How to Paint Watercolor Pine Cones (The Easy Way)

how to paint watercolor pine cones

The thing about pine cones is they have a very complicated appearance. For this reason they seem like very tricky subjects to paint.

In this article I’ll show you how to simplify the process of painting pine cones in watercolor.

These prickly little things are a great subject for practicing your painting skills. And where I am at this time of the year there’s an abundance of pine cones. They’re easy to find… My garden is cluttered with them !

So next time you’re out and about try collecting a few to set up your own still life composition. Or if you prefer you can download the worksheet and outline sketch for this exercise and paint your own version using the step by step example below.

Painting Pine Cones in Watercolor

Pine cones can be a daunting subject because they look so complicated.

Here’s an example of what I mean. The overall form of the cone is somewhat similar to an egg. But the whole thing is broken down into a multitude of uneven scales (yep… that’s what they’re called apparently).

The best way to simplify complex organic forms like this is to break the subject down into simple big shapes using the main differences in value as a guide.

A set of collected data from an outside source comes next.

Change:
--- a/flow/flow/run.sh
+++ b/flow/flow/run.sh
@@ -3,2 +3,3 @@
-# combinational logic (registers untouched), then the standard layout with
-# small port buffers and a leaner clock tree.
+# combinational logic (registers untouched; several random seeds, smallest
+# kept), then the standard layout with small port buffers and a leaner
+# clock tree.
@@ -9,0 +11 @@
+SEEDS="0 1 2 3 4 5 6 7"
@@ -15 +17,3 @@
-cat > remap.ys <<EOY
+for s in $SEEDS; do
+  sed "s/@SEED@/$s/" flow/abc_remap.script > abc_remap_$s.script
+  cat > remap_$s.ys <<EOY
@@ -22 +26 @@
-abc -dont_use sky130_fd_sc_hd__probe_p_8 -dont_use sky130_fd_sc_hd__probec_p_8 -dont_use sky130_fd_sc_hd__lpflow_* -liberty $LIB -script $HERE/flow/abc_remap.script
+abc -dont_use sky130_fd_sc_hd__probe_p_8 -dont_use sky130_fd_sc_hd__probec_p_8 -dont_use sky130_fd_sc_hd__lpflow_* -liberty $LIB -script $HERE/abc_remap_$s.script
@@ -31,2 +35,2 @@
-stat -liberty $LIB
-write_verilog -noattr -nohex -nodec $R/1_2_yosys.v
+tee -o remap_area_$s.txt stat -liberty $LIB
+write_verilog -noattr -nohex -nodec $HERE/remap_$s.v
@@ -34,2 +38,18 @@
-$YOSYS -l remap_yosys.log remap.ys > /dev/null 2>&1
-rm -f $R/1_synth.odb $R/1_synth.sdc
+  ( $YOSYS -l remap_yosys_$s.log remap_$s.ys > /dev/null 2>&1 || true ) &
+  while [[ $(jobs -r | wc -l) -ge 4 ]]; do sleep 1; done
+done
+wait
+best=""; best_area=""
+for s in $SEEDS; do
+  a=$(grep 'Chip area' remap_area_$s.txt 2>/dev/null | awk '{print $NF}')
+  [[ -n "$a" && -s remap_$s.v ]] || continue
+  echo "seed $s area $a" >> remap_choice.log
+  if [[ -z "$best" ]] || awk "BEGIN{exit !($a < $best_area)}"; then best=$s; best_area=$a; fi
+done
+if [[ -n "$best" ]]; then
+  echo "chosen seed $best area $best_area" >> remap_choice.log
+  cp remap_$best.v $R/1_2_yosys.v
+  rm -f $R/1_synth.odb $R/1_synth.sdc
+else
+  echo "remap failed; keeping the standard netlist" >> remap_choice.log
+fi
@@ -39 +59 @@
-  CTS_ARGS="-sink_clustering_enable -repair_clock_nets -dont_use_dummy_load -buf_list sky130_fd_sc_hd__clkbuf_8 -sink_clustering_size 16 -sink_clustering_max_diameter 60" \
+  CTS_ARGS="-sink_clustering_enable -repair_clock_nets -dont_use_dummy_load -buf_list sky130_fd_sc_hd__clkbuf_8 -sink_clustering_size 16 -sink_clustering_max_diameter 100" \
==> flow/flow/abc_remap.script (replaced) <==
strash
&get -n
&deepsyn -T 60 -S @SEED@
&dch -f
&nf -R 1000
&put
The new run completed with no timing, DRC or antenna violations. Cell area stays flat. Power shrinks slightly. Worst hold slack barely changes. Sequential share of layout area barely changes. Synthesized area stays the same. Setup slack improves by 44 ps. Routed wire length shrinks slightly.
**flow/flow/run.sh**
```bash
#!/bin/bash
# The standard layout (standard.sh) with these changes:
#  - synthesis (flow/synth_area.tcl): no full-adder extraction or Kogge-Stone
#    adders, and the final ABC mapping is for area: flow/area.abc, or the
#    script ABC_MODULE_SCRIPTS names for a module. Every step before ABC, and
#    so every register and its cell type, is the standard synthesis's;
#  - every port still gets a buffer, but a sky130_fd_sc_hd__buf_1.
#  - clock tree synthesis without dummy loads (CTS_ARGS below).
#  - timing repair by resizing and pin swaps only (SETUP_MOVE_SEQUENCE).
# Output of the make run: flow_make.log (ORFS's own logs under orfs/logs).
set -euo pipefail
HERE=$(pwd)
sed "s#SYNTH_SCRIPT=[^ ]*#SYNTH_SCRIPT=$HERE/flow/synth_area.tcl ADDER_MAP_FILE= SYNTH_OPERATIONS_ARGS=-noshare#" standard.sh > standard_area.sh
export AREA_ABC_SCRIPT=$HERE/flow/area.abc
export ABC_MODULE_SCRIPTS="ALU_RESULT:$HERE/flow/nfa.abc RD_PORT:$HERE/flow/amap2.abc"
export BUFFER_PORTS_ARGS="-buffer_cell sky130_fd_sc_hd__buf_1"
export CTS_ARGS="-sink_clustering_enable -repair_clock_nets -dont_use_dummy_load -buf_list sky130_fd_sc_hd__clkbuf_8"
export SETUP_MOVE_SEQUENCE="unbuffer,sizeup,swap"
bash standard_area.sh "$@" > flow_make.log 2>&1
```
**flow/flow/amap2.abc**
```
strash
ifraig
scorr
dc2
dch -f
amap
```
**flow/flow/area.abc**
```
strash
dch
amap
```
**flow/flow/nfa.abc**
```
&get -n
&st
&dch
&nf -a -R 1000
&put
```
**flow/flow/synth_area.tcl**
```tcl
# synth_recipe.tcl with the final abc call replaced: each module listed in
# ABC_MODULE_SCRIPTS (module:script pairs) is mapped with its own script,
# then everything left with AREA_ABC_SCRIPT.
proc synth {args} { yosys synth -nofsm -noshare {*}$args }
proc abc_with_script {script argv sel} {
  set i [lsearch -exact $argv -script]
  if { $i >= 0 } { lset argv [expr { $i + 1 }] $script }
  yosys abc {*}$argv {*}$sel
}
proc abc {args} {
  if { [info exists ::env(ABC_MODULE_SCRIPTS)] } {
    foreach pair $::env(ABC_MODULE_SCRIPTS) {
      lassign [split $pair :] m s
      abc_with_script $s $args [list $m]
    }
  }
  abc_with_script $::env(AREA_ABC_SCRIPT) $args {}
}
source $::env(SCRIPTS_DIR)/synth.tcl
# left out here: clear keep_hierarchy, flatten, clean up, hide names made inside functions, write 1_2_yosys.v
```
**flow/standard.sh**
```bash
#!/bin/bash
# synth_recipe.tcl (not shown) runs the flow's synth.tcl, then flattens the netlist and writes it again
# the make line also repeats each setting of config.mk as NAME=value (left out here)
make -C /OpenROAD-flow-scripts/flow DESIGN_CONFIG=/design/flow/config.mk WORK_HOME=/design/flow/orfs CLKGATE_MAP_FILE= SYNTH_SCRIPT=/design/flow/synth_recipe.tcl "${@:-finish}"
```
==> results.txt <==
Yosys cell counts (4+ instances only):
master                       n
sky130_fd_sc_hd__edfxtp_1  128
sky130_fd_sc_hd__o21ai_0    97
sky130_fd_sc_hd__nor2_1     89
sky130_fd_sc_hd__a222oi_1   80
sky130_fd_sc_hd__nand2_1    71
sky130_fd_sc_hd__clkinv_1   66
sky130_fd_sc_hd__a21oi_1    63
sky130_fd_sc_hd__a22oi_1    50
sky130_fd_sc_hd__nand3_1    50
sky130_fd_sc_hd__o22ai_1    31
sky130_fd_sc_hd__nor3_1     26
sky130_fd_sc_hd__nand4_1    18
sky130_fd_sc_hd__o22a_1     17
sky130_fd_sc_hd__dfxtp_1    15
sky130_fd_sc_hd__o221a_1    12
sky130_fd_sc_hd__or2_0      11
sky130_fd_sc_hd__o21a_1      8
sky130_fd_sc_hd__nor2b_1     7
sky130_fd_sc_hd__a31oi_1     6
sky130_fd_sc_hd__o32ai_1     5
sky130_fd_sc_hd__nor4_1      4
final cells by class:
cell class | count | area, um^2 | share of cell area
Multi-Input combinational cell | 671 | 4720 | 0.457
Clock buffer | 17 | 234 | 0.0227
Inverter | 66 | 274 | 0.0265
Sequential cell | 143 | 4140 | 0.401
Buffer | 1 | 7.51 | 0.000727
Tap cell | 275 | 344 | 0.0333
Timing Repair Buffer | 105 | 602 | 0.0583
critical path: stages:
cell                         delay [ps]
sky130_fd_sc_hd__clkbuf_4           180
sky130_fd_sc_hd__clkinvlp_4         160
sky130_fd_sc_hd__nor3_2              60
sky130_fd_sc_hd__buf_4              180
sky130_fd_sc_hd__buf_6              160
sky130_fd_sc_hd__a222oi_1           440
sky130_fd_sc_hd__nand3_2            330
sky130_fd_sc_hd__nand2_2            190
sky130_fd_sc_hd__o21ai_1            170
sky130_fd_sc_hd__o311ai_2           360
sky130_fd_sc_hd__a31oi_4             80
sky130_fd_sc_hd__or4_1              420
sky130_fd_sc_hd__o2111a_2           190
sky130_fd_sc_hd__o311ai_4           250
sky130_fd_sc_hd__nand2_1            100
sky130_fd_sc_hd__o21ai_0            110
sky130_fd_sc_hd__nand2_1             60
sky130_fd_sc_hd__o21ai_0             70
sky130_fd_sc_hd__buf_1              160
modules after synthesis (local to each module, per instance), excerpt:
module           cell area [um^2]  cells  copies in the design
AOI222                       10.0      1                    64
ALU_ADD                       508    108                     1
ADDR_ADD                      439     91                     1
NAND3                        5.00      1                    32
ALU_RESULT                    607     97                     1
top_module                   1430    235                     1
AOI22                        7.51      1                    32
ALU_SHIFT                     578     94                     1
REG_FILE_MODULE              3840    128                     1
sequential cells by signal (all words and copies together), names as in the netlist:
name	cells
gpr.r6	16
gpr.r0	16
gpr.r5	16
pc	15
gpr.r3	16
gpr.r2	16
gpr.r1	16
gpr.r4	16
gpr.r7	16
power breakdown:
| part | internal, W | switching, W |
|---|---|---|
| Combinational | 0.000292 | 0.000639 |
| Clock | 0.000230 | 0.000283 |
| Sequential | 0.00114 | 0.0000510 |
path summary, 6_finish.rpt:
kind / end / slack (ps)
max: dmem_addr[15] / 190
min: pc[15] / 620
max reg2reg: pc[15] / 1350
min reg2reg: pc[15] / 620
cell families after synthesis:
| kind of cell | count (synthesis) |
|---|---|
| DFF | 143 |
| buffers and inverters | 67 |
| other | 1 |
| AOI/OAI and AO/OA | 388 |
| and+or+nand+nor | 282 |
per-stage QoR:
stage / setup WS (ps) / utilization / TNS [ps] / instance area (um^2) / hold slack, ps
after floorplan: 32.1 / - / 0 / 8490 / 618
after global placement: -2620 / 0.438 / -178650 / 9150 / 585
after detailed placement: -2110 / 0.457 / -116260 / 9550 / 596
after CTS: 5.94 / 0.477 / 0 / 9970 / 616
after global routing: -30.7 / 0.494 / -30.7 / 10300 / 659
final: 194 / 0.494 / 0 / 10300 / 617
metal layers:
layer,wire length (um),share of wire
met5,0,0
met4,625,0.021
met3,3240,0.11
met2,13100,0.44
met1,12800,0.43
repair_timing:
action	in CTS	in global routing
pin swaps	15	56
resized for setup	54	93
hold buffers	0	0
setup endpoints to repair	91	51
Context: an optimization exercise on an open-source flow, tuned for small area, a short achievable clock period and few clock cycles per item. The choices shown serve that exercise and are no tape-out recipe. RTL that was checked went through simulation tests only; none was proved equivalent to the original. Power and IR drop assume default switching activity.

## alu
module alu(
	output reg[15:0] data_out,
	output reg       valid_out,
	output reg       cmd_out,
	input [15:0]     data_in,
	input            valid_in,
	input            cmd_in,
	output reg       amm_read,
	output reg[7:0]  amm_address,
	input [7:0]      amm_readdata,
	input            amm_waitrequest,
	input [1:0]      amm_response,
	input clk,
	input rst_n
	);
Size: about 2500 cells after synthesis, about 600 flip-flops, ~58 I/O pins.
make LEC_CHECK=0 ABC_CLOCK_PERIOD_IN_PS=1800 CAP_MARGIN=20 CORE_MARGIN=2 CORE_UTILIZATION=40 SETUP_SLACK_MARGIN=3.0 SLEW_MARGIN=20 finish   # period 5.0 ns
run.sh (not shown) runs the stock make flow with config.mk's settings and CLKGATE_MAP_FILE= SYNTH_SCRIPT=/design/flow/synth_recipe.tcl, a recipe that flattens the netlist after the stock synthesis.
Then changed:
--- a/flow/design.v
+++ b/flow/design.v
@@ -18,14 +18,15 @@
 	reg        rx;                   
 	reg        last;                 
 	reg [5:0]  rem;                  
 	reg        idx0, idx1;           
 	reg [3:0]  op;
 	reg        ee;                   
 	reg        err;                  
+	reg        dly;                  
 	reg        b_v;                  
 	reg        b_mem;                
 	reg        b_iss;                
 	reg        b_i1;                 
 	reg [7:0]  b_val;
 	reg [7:0]  stk [0:D-1];
 	reg [5:0]  cnt;
@@ -33,15 +34,15 @@
 	reg        infl_i1;              
 	reg        rd_v;                 
 	reg        rd_i1;
 	reg [7:0]  rd_q;
 	reg [8:0]  bsum;                 
 	reg [11:0] acc;
 	reg [7:0]  s1;
-	wire hdr_in  = !busy && !(valid_out && cmd_out) && valid_in && cmd_in;
+	wire hdr_in  = !busy && !dly && !(valid_out && cmd_out) && valid_in && cmd_in;
 	wire beat_in = busy && rx && valid_in;
 	wire [3:0] h_op = data_in[11:8];
 	wire [5:0] h_n  = data_in[5:0];
 	wire h_ee = (h_n == 6'd0) || (h_op >= 4'd10) ||
 	            (h_op[3:2] == 2'b01 && h_n != 6'd1) ||
 	            (h_op[3:1] == 3'b100 && h_n != 6'd2);
 	wire done_rd  = amm_read && !amm_waitrequest;
@@ -56,14 +57,15 @@
 	wire src_e     = !push && head_ok;
 	wire src_d     = !push && !head_ok && new_mem;
 	wire issue     = can_iss && (src_b || src_e || src_d);
 	wire waiting   = push || head_ok || new_mem;
 	wire reads_done = err_n || (!(amm_read && amm_waitrequest) && !waiting);
 	wire beats_done = !rx || (last && valid_in);
 	wire respond    = busy && beats_done && reads_done;
+	wire hdr_go     = (respond && !o_add) || dly;
 	wire [7:0] vb  = b_v  ? b_val : 8'h00;
 	wire [7:0] vr  = rd_v ? rd_q  : 8'h00;
 	wire [7:0] vb0 = (b_v  && !b_i1)  ? b_val : 8'h00;
 	wire [7:0] vr0 = (rd_v && !rd_i1) ? rd_q  : 8'h00;
 	wire [7:0] vb1 = (b_v  && b_i1)   ? b_val : 8'h00;
 	wire [7:0] vr1 = (rd_v && rd_i1)  ? rd_q  : 8'h00;
 	wire [7:0] ab  = b_v  ? b_val : 8'hff;
@@ -122,15 +124,15 @@
 		end
 	end
 	wire [11:0] u_inc = {3'h0, u_all1[7] & u0[7], u0 ^ u_all1};
 	wire [11:0] u_dec = {{4{!(u_any1[7] | u0[7])}}, u0 ^ ~u_any1};
 	wire [7:0]  u_neg = u0 ^ u_any1;
 	wire [7:0]  u_shr = a0 >> s1_n;
 	wire [7:0]  u_shl = a0 << s1_n;
-	wire [11:0] res = ({12{o_add}} & sum) |
+	wire [11:0] res = ({12{o_add}} & acc) |
 	                  {4'h0, ({8{o_and}} & a_and) | ({8{o_or}} & a_or) | ({8{o_xor}} & a_xor) |
 	                         ({8{o_not}} & ~u0) | ({8{o_neg}} & u_neg) |
 	                         ({8{o_shr}} & u_shr) | ({8{o_shl}} & u_shl)} |
 	                  ({12{o_inc}} & u_inc) | ({12{o_dec}} & u_dec);
 	integer k;
 	always @(posedge clk) begin
 		if (push) begin
@@ -169,14 +171,15 @@
 			pop       <= 1'b0;
 			rd_v      <= 1'b0;
 			acc       <= 12'd0;
 			s1        <= 8'd0;
 			amm_read  <= 1'b0;
 			valid_out <= 1'b0;
 			cmd_out   <= 1'b0;
+			dly       <= 1'b0;
 		end
 		else begin
 			if (hdr_in) begin
 				busy <= 1'b1;
 				rx   <= (h_n != 6'd0);
 				last <= (h_n == 6'd1);
 				rem  <= h_n;
@@ -204,12 +207,13 @@
 			b_mem <= new_mem;
 			b_iss <= issue && src_d;
 			cnt <= err ? 6'd0 : cnt + {5'd0, push} - {5'd0, pop};
 			pop <= issue && !src_d;
 			amm_read <= (amm_read && amm_waitrequest) || issue;
 			rd_v     <= done_rd;
 			if (respond) busy <= 1'b0;
-			valid_out <= respond || (valid_out && cmd_out);
-			cmd_out   <= respond;
+			dly       <= respond && o_add;
+			valid_out <= hdr_go || (valid_out && cmd_out);
+			cmd_out   <= hdr_go;
 		end
 	end
 endmodule
After rerunning:
- non-clock buffer count is higher by 44
- die area grows by 1.0%
- via count rises by 1.2%
- sequential power is about the same
- global-route usage goes up by 0.31 points
- area after synthesis is higher by 1.0%
- power climbs by 3.4%
- clock skew is higher by 0.0034 ns
- synthesized cell count rose by 0.33%
- maximum frequency is higher by 3.2%
- clock power came out higher by 9.1%
- cell area increases by 3.1%
Testbench counts after the change, summed over its fixed seeds: cycles 33,362, items 2,000.
The RTL of the first run of this note was laid out without a check of its function.

## re-timing with driven ports
The results above use ideal ports. As a check the final layouts listed here were re-extracted and re-timed, cells and wires unchanged. Step 1 sets driving cells, clkbuf_16 on the clock port and buf_2 on the other inputs (assumed; they add their load-dependent delay and slew). Step 2 also shifts input and output timing later by t, the mid clock arrival at the registers, as if the neighbouring blocks saw the same clock. Three values: no drivers, after step 1, after step 2; two values: the first two.
| run | t (ns) | slack for setup (ns) | worst hold slack (ns) | latest minus earliest clock arrival (ns) | worst slew at a driven data input, ns |
|---|---|---|---|---|---|
| the first run | 0.655 | 2.212 / 2.232 / 1.577 | 0.338 / 0.338 / 0.338 | 0.021 / 0.021 | 0.06 |
| the second run | 0.651 | 2.298 / 2.307 / 1.656 | 0.357 / 0.357 / 0.357 | 0.024 / 0.024 | 0.06 |
After both steps setup and hold are still met in every run listed. The setup slack of the second run, which loses most, moves by +0.009 ns with the drivers and by -0.642 ns with both steps.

(As a quick reminder: value in art simply refers to the lightness or darkness of a given hue).

In the case of this pine cone, it’s easy to see that the outer tips of the scales represent the lightest part of the object. These can be grouped into a single set of light valued shapes, which can be isolated and painted first using a light range of colors.

On the other hand, the inside of the scales is in the shade (darkest values). This part of the cone painting can be considered as one large dark shape. So to complete the painting of the cone you can just fill in the shape in between the tips of the scales using a dark toned mix of paint.

And if you want you can then add more depth to the painting by adding some brush strokes of darker paint to the underside of a few scales.

The whole thing can be done in a few layers of watercolor.

Splitting darks and lights into simple groups of shapes like this is an excellent way to organize your painting process and make your watercolor paintings easier to handle.

In art, this is known as defining the “value structure”.

pine cone value structure

The hard part is training yourself to recognize differences in values. One trick you can try is squinting at the subject to blur the details, and help you to see the big shapes more easily.


Watercolor Pine Cones – Step by Step

watercolor pine cone painting exercise

Try this painting for yourself ! Click the button below to download the worksheet for this painting.

The colors I used for this painting were as follows (links to Amazon) :

  • Burnt umber – Pigment number: PBr7
  • Hansa Yellow Deep – Pigment number: PY65
  • French ultramarine – Pigment number: PB29
  • Paynes Gray – Pigment number: Pb29 PBk9

Start by painting the tips of the cone’s scales using a diluted brown color. As you can see I’m leaving a small part of each shape untouched to represent the highlights. This is a watercolor technique known as “reserving whites“.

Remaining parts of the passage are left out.